25/06/2026
Les comparto: Cuando el Alma llora.
El cuerpo es el mensajero del Alma y cuando no lo escuchamos nos empieza a gritar, a veces muy fuerte, para que le prestemos atención.
Y esos gemidos del Alma son, lo que conocemos como enfermedad.
El cuerpo expresa las quejas del Alma y como cada dolencia es un reflejo físico de nuestras emociones o pensamientos, cada síntoma es un mensaje que nos avisa que nos hemos alejado del camino o estamos ofreciendo Resistencia al propósito de Nuestra Vida.

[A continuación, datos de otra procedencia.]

===== config.mk =====
export PLATFORM = sky130hd
export DESIGN_NAME = wiper_and_turn_signal_controller_top
export DESIGN_NICKNAME = d
export VERILOG_FILES = /design/src/design/wtsc_pkg.sv /design/src/design/wtsc_cfg.sv /design/src/design/wtsc_core.sv /design/src/design/wiper_and_turn_signal_controller_top.sv
export SDC_FILE = /design/constraint.sdc
export NUM_CORES = 1
export LEC_CHECK = 0
export BUFFER_PORTS_ARGS = -buffer_cell sky130_fd_sc_hd__buf_2
export CORE_MARGIN = 3
export CORE_UTILIZATION = 60
export DETAILED_ROUTE_END_ITERATION = 16
export HOLD_SLACK_MARGIN = 0.15
export PLACE_DENSITY = 0.79
export SLEW_MARGIN = 30
export SYNTH_ARGS = -nofsm -noshare
export SYNTH_HDL_FRONTEND = slang
export SYNTH_HIERARCHICAL = 1
export SYNTH_SLANG_ARGS = --single-unit

===== constraint.sdc =====
create_clock -name i_clk -period 6.85 [get_ports i_clk]
set_input_delay 1.37 -clock i_clk [delete_from_list [all_inputs] [get_ports i_clk]]
set_output_delay 1.37 -clock i_clk [all_outputs]
set_load 0.02 [all_outputs]
`config.mk`:
```
export PLATFORM = sky130hd
export DESIGN_NAME = slef_ctrl
export DESIGN_NICKNAME = d
export VERILOG_FILES = /design/src/rtl/slef_pkg.sv /design/src/rtl/slef_ctrl.sv
export SDC_FILE = /design/constraint.sdc
export NUM_CORES = 1
export LEC_CHECK = 0
export ABC_CLOCK_PERIOD_IN_PS = 1800
export BUFFER_PORTS_ARGS = -buffer_cell sky130_fd_sc_hd__buf_2
export CAP_MARGIN = 10
export CORE_MARGIN = 2
export CORE_UTILIZATION = 48
export CTS_BUF_LIST = sky130_fd_sc_hd__clkbuf_4 sky130_fd_sc_hd__clkbuf_8
export CTS_CLUSTER_SIZE = 10
export DETAILED_ROUTE_END_ITERATION = 10
export PLACE_DENSITY = 0.8
export SYNTH_ARGS = -nofsm -noshare
export SYNTH_HDL_FRONTEND = slang
export SYNTH_SLANG_ARGS = --single-unit
```
`constraint.sdc`:
```
create_clock -name aclk -period 1.8 [get_ports aclk]
set_clock_uncertainty 0.1 [all_clocks]
set_input_delay 0.27 -clock aclk [delete_from_list [all_inputs] [get_ports aclk]]
set_output_delay 0.27 -clock aclk [all_outputs]
set_load 0.05 [all_outputs]
```
`src/rtl/slef_pkg.sv`:
```
// ============================================================================
// slef_pkg: shared types and constants of the spin lattice effective field
// Holds the controller states, the controller-to-datapath command bundle,
// request codes, register indexes and reset values.
// ============================================================================
`default_nettype none

package slef_pkg;

    // Request kinds carried in the input tuser bit.
    localparam logic ACT_WRITE = 1'b0;
    localparam logic ACT_QUERY = 1'b1;

    // Configuration register indexes.
    localparam int  CFG_IDX_W        = 1;
    localparam logic [CFG_IDX_W-1:0] CFG_ANISOTROPY_K = 1'b0;
    localparam logic [CFG_IDX_W-1:0] CFG_EXCHANGE_J   = 1'b1;

    // Reset values: K is about 0.020 and J is 1.0 in Q4.12, the spin is
    // (1,0,1)/sqrt(2) in Q2.14.
    localparam logic signed [15:0] K_RESET       = 16'sd82;
    localparam logic signed [15:0] J_RESET       = 16'sd4096;
    localparam logic signed [15:0] SPIN_RESET_XZ = 16'sd11585;

    typedef enum logic [3:0] {
        ST_CLEAR,
        ST_IDLE,
        ST_DEC1,
        ST_DEC2,
        ST_DEC3,
        ST_DEC4,
        ST_READ,
        ST_DRAIN,
        ST_MUL,
        ST_FIN
    } slef_state_t;

    typedef struct packed {
        logic       clear_wr;
        logic       take;
        logic       dec1;
        logic       dec2;
        logic       dec3;
        logic       dec4;
        logic       nb_rd;
        logic [2:0] nb_sel;
        logic       mul;
        logic       load_out;
    } slef_cmd_t;

endpackage

`default_nettype wire

```
`src/rtl/slef_ctrl.sv`:
```
// ============================================================================
// slef_ctrl: sequencing controller
// Runs the clearing pass after reset, accepts requests and steps a query
// through coordinate decode, eight neighbor reads and the field arithmetic.
// ============================================================================
`default_nettype none

module slef_ctrl
    import slef_pkg::*;
#(
    parameter int CELLS_PER_SIDE = 8
) (
    input  wire logic                 aclk,
    input  wire logic                 aresetn,
    input  wire logic                 in_valid,
    input  wire logic                 in_action,
    input  wire logic                 out_free,
    output logic                      in_ready,
    output slef_cmd_t                 cmd,
    output logic [$clog2(2*CELLS_PER_SIDE**3)-1:0] clr_addr
);

    localparam int SITES = 2 * CELLS_PER_SIDE * CELLS_PER_SIDE * CELLS_PER_SIDE;
    localparam int AW    = $clog2(SITES);
    localparam logic [AW-1:0] LAST_SITE = AW'(SITES - 1);

    slef_state_t   state_reg, state_next;
    logic [AW-1:0] clr_cnt_reg, clr_cnt_next;
    logic [2:0]    rd_cnt_reg, rd_cnt_next;

    always_ff @(posedge aclk) begin
        if (!aresetn) begin
            state_reg   <= ST_CLEAR;
            clr_cnt_reg <= '0;
            rd_cnt_reg  <= '0;
        end else begin
            state_reg   <= state_next;
            clr_cnt_reg <= clr_cnt_next;
            rd_cnt_reg  <= rd_cnt_next;
        end
    end

    // Next state and counters.
    always_comb begin
        state_next   = state_reg;
        clr_cnt_next = clr_cnt_reg;
        rd_cnt_next  = rd_cnt_reg;
        unique case (state_reg)
            ST_CLEAR: begin
                clr_cnt_next = clr_cnt_reg + AW'(1);
                if (clr_cnt_reg == LAST_SITE) begin
                    state_next = ST_IDLE;
                end
            end
            ST_IDLE: begin
                if (in_valid && in_action == ACT_QUERY) begin
                    state_next = ST_DEC1;
                end
            end
            ST_DEC1: state_next = ST_DEC2;
            ST_DEC2: state_next = ST_DEC3;
            ST_DEC3: state_next = ST_DEC4;
            ST_DEC4: begin
                rd_cnt_next = '0;
                state_next  = ST_READ;
            end
            ST_READ: begin
                rd_cnt_next = rd_cnt_reg + 3'd1;
                if (rd_cnt_reg == 3'd7) begin
                    state_next = ST_DRAIN;
                end
            end
            ST_DRAIN: state_next = ST_MUL;
            ST_MUL:   state_next = ST_FIN;
            ST_FIN: begin
                if (out_free) begin
                    state_next = ST_IDLE;
                end
            end
            default: state_next = ST_IDLE;
        endcase
    end

    // Commands to the datapath.
    always_comb begin
        cmd      = '0;
        in_ready = 1'b0;
        clr_addr = clr_cnt_reg;
        unique case (state_reg)
            ST_CLEAR: cmd.clear_wr = 1'b1;
            ST_IDLE: begin
                in_ready = 1'b1;
                cmd.take = in_valid;
            end
            ST_DEC1:  cmd.dec1 = 1'b1;
            ST_DEC2:  cmd.dec2 = 1'b1;
            ST_DEC3:  cmd.dec3 = 1'b1;
            ST_DEC4:  cmd.dec4 = 1'b1;
            ST_READ: begin
                cmd.nb_rd  = 1'b1;
                cmd.nb_sel = rd_cnt_reg;
            end
            ST_DRAIN: cmd = '0;
            ST_MUL:   cmd.mul = 1'b1;
            ST_FIN:   cmd.load_out = out_free;
            default:  cmd = '0;
        endcase
    end

endmodule

`default_nettype wire

```
==> summary.md, run 1 <==
| Metric | Value |
|---|---|
| Mapped Avg Cell Area | `8.38 um^2` |
| Synth unique cells | `34` |
| Largest net degree at the start of global routing | `19` |
| Fin area | `between 0.001 and 0.0015 mm^2` |
| Post-synthesis sequential area ratio | `approximately 34%` |
| Nets@finish | `160` |
| GRT Util Overall | `around 18%` |
| CTS tree | `yes` |
| Max VDD drop | `between 0.7 and 0.8 mV` |
| WL met3 | `~90 um` |
| Ant diodes | `0` |
| Later-pin clock latency in the skew report | `roughly 300 ps` |
| Mapped Nets | `129` |
| Crit path capture type | `output port` |
| Root buffer cell | `clkbuf_4` |
| Sink Count | `17` |
| Max-cap check violation count | `0` |
| Fin. Hold Viols | `0` |
| Critical-path top delay cell | `or4_4` |
| Area growth syn-to-layout | `34.4%` |
| Vias | `between 900 and 1000` |
| Number of synthesis warnings | `0` |
| Status | `finished with violations` |
| Static leakage | `~0.58 nW` |
| Placed cell area | `about 0.0012 mm^2` |
| Post-synth EDFFs | `0` |
| Chip height | `between 40 and 50 um` |
| Fin crit share | `101%` |
| Initial antenna violation count | `0` |
| Minimum clock period | `about 1800 ps` |
| WS Path Type | `reg -> out` |
| Dpl cells | `172` |
| Clock tree buffer depth | `2` |
| Initial Util | `roughly 50%` |
| Number of synthesized register bits | `17` |
| Cells after Synth | `121` |
| Synthesized area | `slightly above 0.001 mm^2` |
| WL/cell | `between 10 and 15 um` |
| Normalized max-slew margin | `between 70% and 80%` |
| M1 WL | `approximately 1100 um` |
| Worst path required time | `about 1400 ps` |
| Worst-path fanout max | `5` |
| Reg clk slew, reported paths | `120 ps` |
| Crit path buf inv count | `2` |
| Max Used Layer | `met4` |
| CP arrival | `roughly 1500 ps` |
| Placer Congestion | `approximately 0.8` |
| Max-slew violation count | `0` |
| Top FF cell, synth | `dfxtp_1` |
| Max FFs per register | `10` |
| Post-synth ARST share | `0%` |
| Post-route insts no fill | `178` |
| Startpoint types | `flip-flop` |
| Antenna-violating nets left | `0` |
| Post-route setup slack | `-17.7 ps` |
| Vias in the first global route | `840` |
| Routed wl met2 | `1080 um` |
| Row cnt | `16` |
| Die area | `0.00250 mm^2` |
| Num CTS Buffers | `3` |
| Number of fill cells in the layout | `159` |
| Tightest Pin Transition | `352 ps` |
| Routed wire length | `2250 um` |
| # setup viols final | `1` |
| Port-buffer cells | `27` |
| I/O Pins | `28` |
| Fmax | `between 500 and 600 MHz` |
| Violated checks | `negative setup slack` |
| First-pass GRT wire length | `roughly 3600 um` |
| Pwr dens | `831 mW/mm^2` |
| DR pass1 iterations | `4` |
| Tightest Hold Check Type | `in -> reg` |
| Number of remaining DRC errors | `0` |
| Tot Pwr | `between 1 and 1.5 mW` |
| Die X | `between 40 and 50 um` |
| Worst path max stage delay | `slightly below 600 ps` |
| DR vias/cell | `~5.4` |
| Layout cells sized above 1 | `38.4%` |
| DRT iter0 DRCs | `14` |
| CP delay by family, top | `simple AND/OR/NAND/NOR gates` |
| Post-DP HPWL | `around 1500 um` |
| CP Cell Sequence | `or4_4 > clkinv_4 > buf_8` |
| Core ar. | `about 0.0020 mm^2` |
| H-Tree Depth | `1` |
| RSZ-0062 raised after global routing | `yes` |
| Total grt overflow | `0` |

Quienes trabajamos con la Sanación Holística sabemos que somos unidad cuerpo, mente, Alma y que todo está interconectado.
Es por éso, que cualquier proceso que vivenciemos se manifiesta en todos los planos y lo que no vivimos en la consciencia, el cuerpo lo vivirá como enfermedad, tristeza o depresión.
El Alma llora, a través de un resfrío.
Los resfriados son una inflamación de la mucosa nasal y podemos vivirla con estornudos, tos, nariz, ojos irritados, pérdida parcial de la voz.
Cuando tenemos dificultades con la adaptación social, cuando queremos estar solos o aislarnos y no lo hacemos por voluntad, el Alma le exige al cuerpo por medio de un resfrío o catarro que te obligue a hacer un retiro con la excusa perfecta para mantenerse alejados del entorno por unos días.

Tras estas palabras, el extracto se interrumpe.